Reports like these evoke images of renegade robots beyond our control — Terminators with a mission to destroy mankind. Fortunately for the technologically timid among us, we may be getting ahead of ourselves. There are researchers at the cutting edge of robotics working on state-of-the-art insects, but they aren't ready to unleash a swarm of flying killer cyborgs; in fact, they're still trying to get their robotic flies to, well, fly.
Robert Wood, who founded the Harvard Microrobotics Lab, came closest last summer when he managed to get his fly to produce enough thrust to take off. His tiny robot, which weighs just 60 mg and has a three-centimetre wingspan, can't yet fly without a tether to supply power and keep it stable, but getting it to take off at all was a major breakthrough. It's something Wood had been working on since 1999, when biologists at Berkeley made a seminal discovery in figuring out exactly how flies fly. Eight years later, Wood's carbon-fibre fly has all the requisite parts: an airframe that acts like an exoskeleton, actuators that replace muscles, a transmission system for a thorax, and wings that beat 120 times per second.
The idea is that an army of the miniscule flies, carrying cameras and sensors, could one day be used for everything from search and rescue missions and locating hazardous materials to environmental mapping and traffic monitoring. And, of course, military reconnaissance(the project is partially funded by DARPA). "By having something very, very small and very, very agile, and potentially even disposable, then you can get places where other robots can't," says Wood.
Before the flies are ready for action, Wood and his team must overcome several obstacles. One is convincing battery manufacturers to create specialty batteries small enough for them — something that's theoretically possible but not very profitable. Another is developing a sophisticated sensory system that will allow the robots to assess their environment and choose a flight path on their own(they're too small to be remote-controlled), and figuring out a way for the flies to communicate their findings. Finally, the insects will have to produce enough thrust to carry their payloads. Wood hopes his robotic critters will be flying around the lab on their own in the next five years; it could be another five years before they would be ready for the real world.
Given the current state of the technology, experts are skeptical about the "mechanical insects" reportedly used to spy on political activists. "If you wanted to monitor people, there are probably a lot easier ways to do it, in terms of just sending a bunch of people with cellphone cameras wandering through the crowd," says Ronald Fearing, a professor at the University of California, Berkeley, who was Wood's supervisor while Wood was a graduate student and who has been working on his own robotic fly since 1998.

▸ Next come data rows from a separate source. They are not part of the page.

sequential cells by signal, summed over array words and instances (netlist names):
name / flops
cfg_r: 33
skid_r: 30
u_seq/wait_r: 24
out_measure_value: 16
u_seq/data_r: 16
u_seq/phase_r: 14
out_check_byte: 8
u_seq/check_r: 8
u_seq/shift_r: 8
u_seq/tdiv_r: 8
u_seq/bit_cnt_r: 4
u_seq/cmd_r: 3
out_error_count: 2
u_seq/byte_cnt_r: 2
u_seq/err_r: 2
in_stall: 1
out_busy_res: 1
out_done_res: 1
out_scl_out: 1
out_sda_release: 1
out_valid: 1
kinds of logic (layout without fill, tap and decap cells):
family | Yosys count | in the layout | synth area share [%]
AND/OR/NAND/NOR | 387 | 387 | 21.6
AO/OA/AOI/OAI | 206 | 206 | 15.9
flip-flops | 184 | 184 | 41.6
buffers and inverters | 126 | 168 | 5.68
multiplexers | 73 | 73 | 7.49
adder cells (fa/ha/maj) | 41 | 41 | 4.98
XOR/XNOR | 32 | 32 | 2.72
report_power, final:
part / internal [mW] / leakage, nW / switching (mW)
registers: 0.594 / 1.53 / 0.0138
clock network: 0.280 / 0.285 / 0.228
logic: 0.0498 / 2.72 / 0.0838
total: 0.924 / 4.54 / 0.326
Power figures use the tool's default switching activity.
<file path="src/rtl/tsrp_pkg.sv">
// ----------------------------------------------------------------------------
// tsrp_pkg
// Shared types and constants of the TCP segment receive parser.
// ----------------------------------------------------------------------------
package tsrp_pkg;

  // Frame byte positions, counted from the Ethernet destination address
  localparam int ETH_TYPE_HI_POS = 12;
  localparam int ETH_TYPE_LO_POS = 13;
  localparam int IP_VER_IHL_POS  = 14;
  localparam int IP_LEN_HI_POS   = 16;
  localparam int IP_LEN_LO_POS   = 17;
  localparam int IP_PROTO_POS    = 23;
  localparam int ETH_HDR_BYTES   = 14;
  localparam int MIN_FRAME_BYTES = 54;

  // Offsets inside the TCP header
  localparam int TCP_SRC_END    = 2;
  localparam int TCP_DST_END    = 4;
  localparam int TCP_SEQ_END    = 8;
  localparam int TCP_ACK_END    = 12;
  localparam int TCP_OFF_POS    = 12;
  localparam int TCP_FLAGS_POS  = 13;
  localparam int TCP_THRU_FLAGS = 14;

  localparam logic [5:0] MIN_HDR_BYTES = 6'd20;

  localparam logic [7:0] ETHTYPE_IPV4_HI = 8'h08;
  localparam logic [7:0] ETHTYPE_IPV4_LO = 8'h00;
  localparam logic [7:0] IP_PROTO_TCP    = 8'd6;

  localparam logic [10:0] PAYLOAD_LIMIT_RESET = 11'd1600;

  localparam logic KIND_PAYLOAD = 1'b0;
  localparam logic KIND_SUMMARY = 1'b1;

  localparam int FIFO_DEPTH = 4;
  localparam int FIFO_AW    = 2;

  typedef enum logic [1:0] {
    CFG_LOCAL_PORT    = 2'd0,
    CFG_REMOTE_PORT   = 2'd1,
    CFG_PAYLOAD_LIMIT = 2'd2
  } cfg_idx_t;

  typedef struct packed {
    logic [15:0] local_port;
    logic [15:0] remote_port;
    logic [10:0] payload_limit;
  } cfg_t;

  typedef struct packed {
    logic        kind;
    logic [7:0]  payload_byte;
    logic        accepted;
    logic [31:0] seq_number;
    logic [31:0] ack_number;
    logic [7:0]  tcp_flag_bits;
    logic [10:0] payload_count;
    logic        run_last;
  } res_t;

  typedef struct packed {
    logic [1:0] cnt;
    res_t       first;
    res_t       second;
  } push_t;

endpackage

</file>
<file path="src/rtl/tsrp_parser.sv">
// ----------------------------------------------------------------------------
// tsrp_parser
// Input register, header state and per-byte parse; emits up to two results.
// ----------------------------------------------------------------------------
module tsrp_parser
  import tsrp_pkg::*;
#(
  parameter int MAX_FRAME_BYTES = 2048
) (
  input  logic       clk,
  input  logic       rst_n,
  input  logic       in_valid,
  output logic       in_ready,
  input  logic [7:0] in_byte,
  input  logic       in_end,
  input  cfg_t       cfg,
  input  logic       space_ok,
  output push_t      push
);

  localparam int PW = $clog2(MAX_FRAME_BYTES + 1);
  localparam logic [PW-1:0] POS_MAX = PW'(MAX_FRAME_BYTES);

  logic          v_r;
  logic [7:0]    b_r;
  logic          end_r;
  logic [PW-1:0] pos_r, pos_nxt;
  logic          eth_ok_r, eth_ok_nxt;
  logic          proto_ok_r, proto_ok_nxt;
  logic [5:0]    ihl_r, ihl_nxt;
  logic [15:0]   iptl_r, iptl_nxt;
  logic [5:0]    thb_r, thb_nxt;
  logic [15:0]   src_r, src_nxt;
  logic [15:0]   dst_r, dst_nxt;
  logic [31:0]   seq_r, seq_nxt;
  logic [31:0]   ack_r, ack_nxt;
  logic [7:0]    flags_r, flags_nxt;
  logic [10:0]   sent_r, sent_nxt;

  logic          fire;
  logic          keep;
  logic [PW-1:0] tcp_base;
  logic          in_tcp;
  logic [PW-1:0] off;
  logic [6:0]    hdr_sum;
  logic [15:0]   room_full;
  logic [10:0]   room;
  logic          hg_cur;
  logic          hg_nxt;
  logic          len_ok;
  logic          pay;
  res_t          e_pay;
  res_t          e_sum;

  assign fire     = v_r && space_ok;
  assign in_ready = !v_r || space_ok;

  always_ff @(posedge clk) begin
    if (!rst_n) begin
      v_r <= 1'b0;
    end else if (in_valid && in_ready) begin
      v_r <= 1'b1;
    end else if (fire) begin
      v_r <= 1'b0;
    end
  end

  always_ff @(posedge clk) begin
    if (in_valid && in_ready) begin
      b_r   <= in_byte;
      end_r <= in_end;
    end
  end

  always_comb begin
    keep         = pos_r != POS_MAX;
    eth_ok_nxt   = eth_ok_r;
    proto_ok_nxt = proto_ok_r;
    ihl_nxt      = ihl_r;
    iptl_nxt     = iptl_r;
    thb_nxt      = thb_r;
    src_nxt      = src_r;
    dst_nxt      = dst_r;
    seq_nxt      = seq_r;
    ack_nxt      = ack_r;
    flags_nxt    = flags_r;

    // ihl_r is still zero at the IHL byte itself, so in_tcp is false there
    tcp_base = PW'(ETH_HDR_BYTES) + PW'(ihl_r);
    in_tcp   = (ihl_r >= MIN_HDR_BYTES) && (pos_r >= tcp_base);
    off      = pos_r - tcp_base;

    if (keep) begin
      if (pos_r == PW'(ETH_TYPE_HI_POS)) begin
        eth_ok_nxt = b_r == ETHTYPE_IPV4_HI;
      end else if (pos_r == PW'(ETH_TYPE_LO_POS)) begin
        eth_ok_nxt = eth_ok_r && (b_r == ETHTYPE_IPV4_LO);
      end else if (pos_r == PW'(IP_VER_IHL_POS)) begin
        ihl_nxt = {b_r[3:0], 2'b00};
      end else if (pos_r == PW'(IP_LEN_HI_POS)) begin
        iptl_nxt = {b_r, 8'h00};
      end else if (pos_r == PW'(IP_LEN_LO_POS)) begin
        iptl_nxt = {iptl_r[15:8], b_r};
      end else if (pos_r == PW'(IP_PROTO_POS)) begin
        proto_ok_nxt = b_r == IP_PROTO_TCP;
      end

      if (in_tcp) begin
        if (off < PW'(TCP_SRC_END)) begin
          src_nxt = {src_r[7:0], b_r};
        end else if (off < PW'(TCP_DST_END)) begin
          dst_nxt = {dst_r[7:0], b_r};
        end else if (off < PW'(TCP_SEQ_END)) begin
          seq_nxt = {seq_r[23:0], b_r};
        end else if (off < PW'(TCP_ACK_END)) begin
          ack_nxt = {ack_r[23:0], b_r};
        end else if (off == PW'(TCP_OFF_POS)) begin
          thb_nxt = {b_r[7:4], 2'b00};
        end else if (off == PW'(TCP_FLAGS_POS)) begin
          flags_nxt = b_r;
        end
      end
    end

    // Payload starts at offset >= 20, where all header fields are settled
    hdr_sum   = {1'b0, ihl_r} + {1'b0, thb_r};
    room_full = (iptl_r > 16'(hdr_sum)) ? (iptl_r - 16'(hdr_sum)) : 16'd0;
    room      = (room_full > 16'(cfg.payload_limit)) ? cfg.payload_limit : room_full[10:0];
    hg_cur    = eth_ok_r && proto_ok_r && (ihl_r >= MIN_HDR_BYTES) &&
                (thb_r >= MIN_HDR_BYTES) && (src_r == cfg.remote_port) &&
                (dst_r == cfg.local_port);
    pay       = keep && in_tcp && (thb_r >= MIN_HDR_BYTES) && (off >= PW'(thb_r)) &&
                hg_cur && (sent_r < room);

    sent_nxt = sent_r + 11'(pay);
    pos_nxt  = keep ? (pos_r + PW'(1)) : pos_r;

    hg_nxt = eth_ok_nxt && proto_ok_nxt && (ihl_nxt >= MIN_HDR_BYTES) &&
             (thb_nxt >= MIN_HDR_BYTES) && (src_nxt == cfg.remote_port) &&
             (dst_nxt == cfg.local_port);
    len_ok = (pos_nxt >= PW'(MIN_FRAME_BYTES)) &&
             (pos_nxt >= PW'(ETH_HDR_BYTES + TCP_THRU_FLAGS) + PW'(ihl_nxt));

    e_pay               = '0;
    e_pay.kind          = KIND_PAYLOAD;
    e_pay.payload_byte  = b_r;

    e_sum               = '0;
    e_sum.kind          = KIND_SUMMARY;
    e_sum.accepted      = hg_nxt && len_ok;
    e_sum.seq_number    = seq_nxt;
    e_sum.ack_number    = ack_nxt;
    e_sum.tcp_flag_bits = flags_nxt;
    e_sum.payload_count = sent_nxt;
    e_sum.run_last      = 1'b1;

    push.cnt    = fire ? (2'(pay) + 2'(end_r)) : 2'd0;
    push.first  = pay ? e_pay : e_sum;
    push.second = e_sum;
  end

  always_ff @(posedge clk) begin
    if (!rst_n || (fire && end_r)) begin
      pos_r      <= '0;
      eth_ok_r   <= 1'b0;
      proto_ok_r <= 1'b0;
      ihl_r      <= '0;
      iptl_r     <= '0;
      thb_r      <= '0;
      src_r      <= '0;
      dst_r      <= '0;
      seq_r      <= '0;
      ack_r      <= '0;
      flags_r    <= '0;
      sent_r     <= '0;
    end else if (fire) begin
      pos_r      <= pos_nxt;
      eth_ok_r   <= eth_ok_nxt;
      proto_ok_r <= proto_ok_nxt;
      ihl_r      <= ihl_nxt;
      iptl_r     <= iptl_nxt;
      thb_r      <= thb_nxt;
      src_r      <= src_nxt;
      dst_r      <= dst_nxt;
      seq_r      <= seq_nxt;
      ack_r      <= ack_nxt;
      flags_r    <= flags_nxt;
      sent_r     <= sent_nxt;
    end
  end

endmodule

</file>
<file path="src/rtl/tsrp_out_fifo.sv">
// ----------------------------------------------------------------------------
// tsrp_out_fifo
// Small result queue; takes up to two results per cycle, gives one.
// ----------------------------------------------------------------------------
module tsrp_out_fifo
  import tsrp_pkg::*;
(
  input  logic  clk,
  input  logic  rst_n,
  input  push_t push,
  output logic  space_ok,
  output logic  out_valid,
  input  logic  out_ready,
  output res_t  out_res
);

  res_t               mem_r [FIFO_DEPTH];
  logic [FIFO_AW-1:0] wp_r, wp_nxt;
  logic [FIFO_AW-1:0] rp_r, rp_nxt;
  logic [FIFO_AW:0]   cnt_r, cnt_nxt;
  logic               pop;

  assign out_valid = cnt_r != '0;
  assign out_res   = mem_r[rp_r];
  assign space_ok  = cnt_r <= (FIFO_AW + 1)'(FIFO_DEPTH - 2);
  assign pop       = out_valid && out_ready;

  always_comb begin
    wp_nxt  = wp_r + FIFO_AW'(push.cnt);
    rp_nxt  = rp_r + FIFO_AW'(pop);
    cnt_nxt = cnt_r + (FIFO_AW + 1)'(push.cnt) - (FIFO_AW + 1)'(pop);
  end

  always_ff @(posedge clk) begin
    if (!rst_n) begin
      wp_r  <= '0;
      rp_r  <= '0;
      cnt_r <= '0;
    end else begin
      wp_r  <= wp_nxt;
      rp_r  <= rp_nxt;
      cnt_r <= cnt_nxt;
    end
  end

  always_ff @(posedge clk) begin
    if (push.cnt != 2'd0) begin
      mem_r[wp_r] <= push.first;
    end
    if (push.cnt == 2'd2) begin
      mem_r[wp_r + FIFO_AW'(1)] <= push.second;
    end
  end

endmodule

</file>
<file path="src/rtl/tcp_segment_receive_parser_core.sv">
// ----------------------------------------------------------------------------
// tcp_segment_receive_parser_core
// Ethernet/IPv4/TCP receive parser: payload bytes out, summary per frame.
// ----------------------------------------------------------------------------
// Takes one frame byte per cycle (in_tlast on the last byte). Each accepted
// byte passes an input register and the combinational parse logic, then
// enters a four-entry result queue, from which its first result is presented
// on the output. Payload bytes go out as kind 0 results; the end byte gives a
// kind 1 summary with out_tlast set. An end byte that is also a payload byte
// gives two results, so input stalls only when the queue lacks room for two
// results. Drop the payload of a summary whose accepted bit is 0.
// Configuration is written through cfg_* (always ready) and must only change
// while the block is idle. No clearing pass after reset.
// ----------------------------------------------------------------------------
module tcp_segment_receive_parser_core
  import tsrp_pkg::*;
#(
  parameter int MAX_FRAME_BYTES = 2048
) (
  input  logic        clk,
  input  logic        rst_n,

  input  logic        in_tvalid,
  output logic        in_tready,
  input  logic [7:0]  in_tdata,   // [7:0] frame_byte
  input  logic        in_tlast,   // frame_end

  output logic        out_tvalid,
  input  logic        out_tready,
  // [7:0] payload_byte, [8] accepted, [40:9] seq_number, [72:41] ack_number,
  // [80:73] tcp_flag_bits, [91:81] payload_count, [95:92] zero
  output logic [95:0] out_tdata,
  output logic        out_tuser,  // [0] kind
  output logic        out_tlast,  // run_last

  input  logic        cfg_valid,
  output logic        cfg_ready,
  input  logic [1:0]  cfg_index,
  input  logic [15:0] cfg_data
);

  cfg_t  cfg_r;
  push_t push;
  logic  space_ok;
  res_t  out_res;

  assign cfg_ready = 1'b1;

  always_ff @(posedge clk) begin
    if (!rst_n) begin
      cfg_r.local_port    <= '0;
      cfg_r.remote_port   <= '0;
      cfg_r.payload_limit <= PAYLOAD_LIMIT_RESET;
    end else if (cfg_valid) begin
      unique case (cfg_idx_t'(cfg_index))
        CFG_LOCAL_PORT:    cfg_r.local_port    <= cfg_data;
        CFG_REMOTE_PORT:   cfg_r.remote_port   <= cfg_data;
        CFG_PAYLOAD_LIMIT: cfg_r.payload_limit <= cfg_data[10:0];
        default: begin
        end
      endcase
    end
  end

  tsrp_parser #(
    .MAX_FRAME_BYTES(MAX_FRAME_BYTES)
  ) u_parser (
    .clk     (clk),
    .rst_n   (rst_n),
    .in_valid(in_tvalid),
    .in_ready(in_tready),
    .in_byte (in_tdata),
    .in_end  (in_tlast),
    .cfg     (cfg_r),
    .space_ok(space_ok),
    .push    (push)
  );

  tsrp_out_fifo u_out_fifo (
    .clk      (clk),
    .rst_n    (rst_n),
    .push     (push),
    .space_ok (space_ok),
    .out_valid(out_tvalid),
    .out_ready(out_tready),
    .out_res  (out_res)
  );

  assign out_tdata = {4'b0000, out_res.payload_count, out_res.tcp_flag_bits,
                      out_res.ack_number, out_res.seq_number, out_res.accepted,
                      out_res.payload_byte};
  assign out_tuser = out_res.kind;
  assign out_tlast = out_res.run_last;

endmodule

</file>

Other researchers bypass the difficulties of making complicated robotic parts, miniscule or not, by taking advantage of what nature itself has already created. A few years ago, scientists at Northwestern University connected a lamprey's brain to a robotic device, which the brain then controlled. Earlier this year, scientists in China remotely controlled a flying pigeon after implanting electrodes in its brain. But when it comes to something like fully autonomous cyborg spy moths, "actually using something like that within the military domain is another question," says Kevin Warwick, a cybernetics professor at the University of Reading in the U.K. "I'm a little bit skeptical about it. It's still in the learning stages, still in the research laboratories."
But maybe not for long. Warwick, who made headlines a few years ago when he implanted a microchip in his own arm, is working on connecting chips to neural tissue so that people can control technology with their brain, instead of manually pushing buttons. People can't flick light switches just by thinking about it quite yet, Warwick says, but similar technology is already being used in cochlear implants, which help deaf people hear by translating sound into electrical impulses that stimulate their auditory nerves. Warwick predicts that more advanced technology, including cyborg insects, could be realized in the next decade.